J'avais photocopié une planche en deux copies sur laquelle j'avais fixé des blocs de lettres assemblées et les trois images décrites précédemment. J'avais détruit le collage pour ne garder que les photocopies. J'avais écrit les adresses à l'ordinateur à la salle de l'Université Laval et j'avais complété les codes postaux manquants avec un gabarit pour laisser chercher celui qui voulait une preuve que l'idéogramme venait de moi. J'avais minutieusement collé les timbres avec de l'eau pour éviter un test de salive. J'avais posté les idéogrammes au bureau de poste de Victoriaville et j'étais parti la semaine en ski au mont Grand fond dans le comté de Charlevoix car c'était la semaine de relâche universitaire. Yves Campagna, officier dans la Gendarmerie royale du Canada, avait eu sa lettre et il n'y avait eu que ma cousine Claire pour être épargnée car elle n'avait rien à se reprocher à cette histoire de trahison. Mon oncle Georges avait eu l'ensemble des photographies de la deuxième série d'idéogrammes.

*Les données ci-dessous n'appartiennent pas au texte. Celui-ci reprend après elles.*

==> flow/design.v <==
`timescale 1ns / 1ps
module random(
    input               rst_n,    
    input               clk,       
    output reg [7:0]    rand_num 
);
    always@(posedge clk or negedge rst_n)
    begin
        if(!rst_n)
            rand_num    <=8'b10111001;
        else
            begin
                rand_num[0] <= rand_num[7];
                rand_num[1] <= rand_num[0];
                rand_num[2] <= rand_num[1];
                rand_num[3] <= rand_num[2];
                rand_num[4] <= rand_num[3]^rand_num[7];
                rand_num[5] <= rand_num[4]^rand_num[7];
                rand_num[6] <= rand_num[5]^rand_num[7];
                rand_num[7] <= rand_num[6];
            end
    end
endmodule
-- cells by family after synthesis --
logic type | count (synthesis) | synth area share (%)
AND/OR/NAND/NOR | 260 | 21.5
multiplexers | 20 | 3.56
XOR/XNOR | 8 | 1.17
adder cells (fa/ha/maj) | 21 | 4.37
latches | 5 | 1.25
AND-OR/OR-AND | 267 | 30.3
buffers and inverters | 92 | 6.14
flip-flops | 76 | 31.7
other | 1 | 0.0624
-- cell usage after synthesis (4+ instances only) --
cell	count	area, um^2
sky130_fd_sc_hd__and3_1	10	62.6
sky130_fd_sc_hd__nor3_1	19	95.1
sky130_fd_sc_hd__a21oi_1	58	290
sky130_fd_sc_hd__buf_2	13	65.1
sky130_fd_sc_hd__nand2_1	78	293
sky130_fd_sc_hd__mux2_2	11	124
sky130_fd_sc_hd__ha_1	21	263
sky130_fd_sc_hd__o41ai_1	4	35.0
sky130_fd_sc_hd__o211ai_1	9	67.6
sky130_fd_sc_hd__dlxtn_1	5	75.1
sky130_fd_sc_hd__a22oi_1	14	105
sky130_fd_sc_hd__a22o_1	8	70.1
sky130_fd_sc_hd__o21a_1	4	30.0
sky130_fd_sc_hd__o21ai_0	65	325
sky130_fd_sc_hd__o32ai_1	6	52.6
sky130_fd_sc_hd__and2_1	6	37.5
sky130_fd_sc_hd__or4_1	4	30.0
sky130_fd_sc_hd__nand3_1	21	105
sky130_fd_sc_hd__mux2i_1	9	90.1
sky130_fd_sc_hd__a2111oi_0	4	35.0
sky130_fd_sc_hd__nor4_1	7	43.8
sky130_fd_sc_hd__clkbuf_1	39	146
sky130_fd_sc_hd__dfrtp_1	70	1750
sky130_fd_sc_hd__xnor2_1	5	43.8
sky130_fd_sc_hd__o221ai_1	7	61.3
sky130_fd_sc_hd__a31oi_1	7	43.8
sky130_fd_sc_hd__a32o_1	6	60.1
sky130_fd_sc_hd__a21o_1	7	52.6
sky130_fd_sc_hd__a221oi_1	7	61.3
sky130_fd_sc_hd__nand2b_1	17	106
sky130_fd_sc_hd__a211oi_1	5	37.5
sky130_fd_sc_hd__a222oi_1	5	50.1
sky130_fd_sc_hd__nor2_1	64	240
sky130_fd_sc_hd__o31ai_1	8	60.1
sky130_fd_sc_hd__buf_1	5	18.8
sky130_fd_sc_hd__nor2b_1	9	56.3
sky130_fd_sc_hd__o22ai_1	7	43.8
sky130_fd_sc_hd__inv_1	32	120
===== /design/flow/run.sh =====
#!/bin/bash
# OpenROAD 26Q1-2900-gdf79404cd8, Yosys 0.63+post, stock flow scripts
make -C /OpenROAD-flow-scripts/flow DESIGN_CONFIG=/design/flow/config.mk WORK_HOME=/design/flow/orfs finish

===== /design/flow/constraint.sdc =====
current_design key_scan_4x4

set clk_period 1.0
set clk_io_pct 0.2

create_clock -name clk0 -period $clk_period [get_ports {CLK}]

set non_clock_inputs [all_inputs -no_clocks]
set_input_delay [expr $clk_period * $clk_io_pct] -clock clk0 $non_clock_inputs
set_output_delay [expr $clk_period * $clk_io_pct] -clock clk0 [all_outputs]

===== /design/flow/design.v =====
module encoder_42(
    input [3:0] IN
    , input EN
    , output[1:0] OUT
    , output EOUT
);
    reg[1:0] out;
    always @(IN)
    begin 
        if(IN <= 7)
            out <= 2'b11;
        else if(IN < 12)
            out <= 2'b10;
        else if(IN < 14)
            out <= 2'b01;
        else
            out <= 2'b00;
    end
    assign EOUT = ~{&{IN}} & EN;
    assign OUT = out & {2{EN}};
endmodule
module key_scan_4x4(
    input CLK
    , input [3:0] REACT
    , input ASYNC_RST_L
    , output [3:0] SCAN
    , output DET
    , output [3:0] LAST_CODE
);
    reg[3:0] last;
    reg[1:0] sig;
    reg[1:0] latch_sig;
    reg[3:0] scan_sig;
    reg det;
    reg latch_det;
    wire[1:0] encoded;
    wire eout;
    encoder_42 enc42(REACT, ASYNC_RST_L, encoded, eout);
    assign DET = det;
    assign SCAN = scan_sig; 
    assign LAST_CODE = last;
    always @(posedge CLK or negedge ASYNC_RST_L)
    begin
        if(!ASYNC_RST_L)
        begin
            sig <= 0;
            last <= 0;
            latch_det <= 0;
        end
        else
            begin
                if({&{REACT}})
                    sig <= sig + 1;
                else
                    last <= {sig, encoded};
                latch_det <= ~(&{REACT});
            end
    end
    always @(negedge CLK) det <= latch_det;
    always @(sig)
    begin
        case(sig)
            3: scan_sig <= 4'b1110;
            2: scan_sig <= 4'b1101;
            1: scan_sig <= 4'b1011;
            0: scan_sig <= 4'b0111;
        endcase
    end
endmodule

===== /design/flow/config.mk =====
export PLATFORM = sky130hd
export DESIGN_NAME = key_scan_4x4
export DESIGN_NICKNAME = key_scan_4x4
export VERILOG_FILES = /design/flow/design.v
export SDC_FILE = /design/flow/constraint.sdc
export NUM_CORES = 4
export LEC_CHECK = 1
export CORE_AREA = 10 10 70 70
export DIE_AREA = 0 0 80 80

==> impl_summary.log <==
[flow] final metrics
[metrics] Final Skew: 0.0550 ns
[metrics] critical path class: reg -> out
[metrics] maximum resistive drop on vdd: 0.000419 V
[metrics] Core Region: 3420 um^2
[metrics] maximum fanout along the worst path: 1
[metrics] Total Routed Length: roughly 990 um
[metrics] final antenna-violating net count: 0
[metrics] total grt overflow: 0
[metrics] Synth Cell Area: 387 um^2
[metrics] Antenna diodes: 0
[metrics] clock-pin slew of the registers on the worst-case setup and hold paths: 0.06 ns
[metrics] Max stage delay on crit path: around 0.28 ns
[metrics] Int Pwr: 1240 uW
[metrics] Reg2Reg Depth: 4
[metrics] I/O Buffers: 14
[metrics] final critical path time including I/O delays and setup: 1.39 ns
[metrics] ratio of cells with drive above 1 in the final layout: just over 60%
[metrics] Post-synth seq share: 50.5%
[metrics] Worst Setup SP: det$_DFF_N_
[metrics] final setup violating endpoints: 7
[metrics] kind of cell adding the most delay to the critical path: flip-flops
[metrics] relative contribution of combinational cells to total power: 56.7%
[metrics] clock network fraction of design power: between 15 and 20%
[metrics] die area: between 6000 and 7000 um^2
[metrics] CP Data Arrival Time: 1.19 ns
[metrics] Final Non-Filler Cells: 107
[metrics] Area growth, synth to finish: 89.6%
[metrics] Syn. warnings: 2
[metrics] clock latency on the worst-skew pair: between 0.3 and 0.4 ns
[metrics] Crit path required time: 0.80 ns
[metrics] part of the cycle the worst path needs: 139%
[metrics] total CTS buffers: 3
[metrics] fin worst setup slack: -0.393 ns
[metrics] status: finished, violations left
[metrics] Power Density: 2440 nW/um^2
[metrics] clock tree buffer depth: 2
[metrics] synthesized instance count: 31
[metrics] number of clock sinks: 8
[metrics] max-slew violation total from the final report: 0
[metrics] net switching share of the total power: 31.1%
[metrics] class of the most critical hold timing path: in -> async
[metrics] vias per cell: 3.02
[metrics] Placed Instances: between 90 and 100
[metrics] total half-perimeter wirelength after legalization and detailed placement: a little over 700 um
[metrics] horizontal extent of the die: 80 um
[metrics] y dimension of the die: 80 um
[metrics] global-route wire length before repair: 1760 um
[metrics] Hold Vio Cnt, Final: 0
[metrics] CTS Root Cell: clkbuf_4
[metrics] via count of the first global-routing pass: 381
[metrics] iteration tally of the first detailed-router pass: 2
[metrics] max cap viols: 0
[metrics] R2R Path End: sig[1]$_DFFE_PN0P_
[metrics] unrepaired setup endpoints after global routing: yes
[metrics] slew at the pin with the worst max-slew slack: 0.173 ns
[metrics] number of levels in the clock H-tree: 1
[metrics] highest clock rate: 0.718 GHz
[metrics] capturing element type of the critical path: primary output
[metrics] CTS tree: done
[metrics] number of design rule violations left after detail routing: 0
[metrics] post-DR wirelength/cell: 9.24 um
[metrics] Slew headroom: roughly 88%
[metrics] sequence of cells on the critical path: buf_2
[metrics] maximum number of pins on one net before global-route repair: 8
[metrics] Cell Type Count: 11
[metrics] fraction of power consumed by sequential logic: 26.9%
[metrics] I/O pin cnt: 15
[metrics] OpenROAD warning count: 32
[metrics] global placer's final weighted congestion: 0.727
[metrics] Avg Synthesized Cell Area: 12.5 um^2
[metrics] yosys stat cell total: 31
[metrics] routed vias: 323
[metrics] Pleak: 0.000339 uW
[metrics] core utilization before placement: 11.3%
[metrics] number of antenna violations at the first check in global routing: 0
[metrics] chip area estimate from yosys synthesis: between 300 and 400 um^2
[metrics] R2R Path Start: sig[1]$_DFFE_PN0P_
[metrics] violation count after the first detailed-routing iteration: 15
[metrics] Worst path slowest cell: dfxtp_1
[metrics] count of standard-cell rows: 21
[metrics] flops & latches, synth: 8
[metrics] fillers: about 370
[metrics] reg-to-reg setup timing slack: -0.18 ns
[metrics] violations in the final reports: setup timing
[metrics] crit path buf inv count: 1
[metrics] global routing usage summed across all routing layers: 3.28%
[metrics] total power: 1790 uW
[metrics] P_sw: 557 uW
[metrics] Startpoint Class: flip-flop
[Yosys cell counts]
library cell / number / share of area, %
o2bb2ai_1: 1 / 2.3
nand3b_1: 1 / 1.9
inv_1: 10 / 9.7
o221ai_1: 1 / 2.3
mux2_4: 3 / 12
dfrtp_1: 7 / 45
nand2_1: 1 / 0.97
ha_1: 4 / 13
nand4_4: 1 / 5.5
dfxtp_1: 1 / 5.2
xnor2_1: 1 / 2.3
[layer usage]
| metal | global-route usage (%) | wire length (um) |
|---|---|---|
| met1 | 3.98 | 411 |
| met2 | 5.30 | 476 |
| met3 | 0.909 | 54 |
| met4 | 1.41 | 46 |
| met5 | 0 | 0 |
[registers in the layout (all words and copies together) (netlist names)]
signal and cells:
det 1, last 4, latch_det 1, sig 2
[stage by stage]
stage	setup WS (ns)	hold WS, ns	area, um^2	utilization, %	TNS [ns]
3_5_place_dp	-0.441	0.514	614	18.0	-3.77
6_report	-0.393	0.304	733	21.5	-1.93
4_1_cts	-0.406	0.309	733	21.5	-1.94
5_1_grt	-0.441	0.329	733	21.5	-2.33
2_1_floorplan	-0.101	-0.0956	387	-	-0.101
3_3_place_gp	-0.443	0.504	614	18.0	-3.65
[area by class of cell]
cell class / count / area [um^2] / share of cell area, %
clock buffers: 4 / 26.3 / 3.58
clock inverters: 1 / 3.75 / 0.512
inverters: 9 / 36.3 / 4.95
multi-input cells: 13 / 204 / 27.8
flip-flops and latches: 8 / 195 / 26.6
well taps: 46 / 57.6 / 7.85
repair buffers: 26 / 210 / 28.7
[repair_timing]
action                     4_1_cts  5_1_grt
hold buffers                     0        0
pin swaps                        3        1
gates resized                   54        1
setup endpoints to repair       12        8
buffers inserted                 8        1
[power by group through the flow]
stage     clock, uW  combinational, uW  sequential (uW)
4_1_cts         298               1030              484
5_1_grt         325               1150              499
6_report        293               1020              483
[how the worst max path moves through the flow]
| stage | endpoint | slack [ns] | cells past startpoint |
|---|---|---|---|
| global route | SCAN[1] | -0.44 | 5 |
| finish | DET | -0.39 | 1 |
| CTS | DET | -0.41 | 1 |
[cell usage in the layout, fill, tap and decap left out, types with 3 or more instances in the layout]
cell,n
dfrtp_1,7
buf_2,9
buf_4,4
inv_1,4
buf_6,8
mux2_4,3
inv_2,5
dlygate4sd2_1,4
clkbuf_4,3
ha_4,4
[cell families after synthesis]
logic type      after synthesis  share of synthesized area [%]
compound gates                2                           4.53
xor+xnor                      1                           2.27
mux                           3                           11.6
flops                         8                           50.5
fa+ha+maj                     4                           12.9
simple gates                  3                           8.41
buf+inv                      10                           9.71
Power is estimated from default activity; no workload was simulated.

J'avais informé mon psychiatre du coup de l'idéogramme contre la parenté. C'était la seule personne à qui j'avais parlé de ce coup de collégien. J'avais un plaisir satisfait d'avoir donné un bon coup à cette sale famille des Campagna et je ne l'ai jamais regretté. J'allais endurer la réplique et prendre les pires coups sans plier. Dans ma vie, je me suis battu pour mon honneur, j'ai accepté des compromis qui m'étaient défavorables, j'ai été victime de rejet, j'ai été marginalisé, j'ai manqué de travail et d'argent, mais je n'ai jamais accepté de discuter avec quiconque de pardon pour les Campagna.

Le clergé de Rimouski me boude pour cette prise de décision et il n'y aura personne pour me forcer à accepter un règlement avec les Campagna que je ne veux pas et cette position inclut le pape. Je dirai à tout le monde de se mêler de leurs affaires. " Put your nose in your business " disait mon père.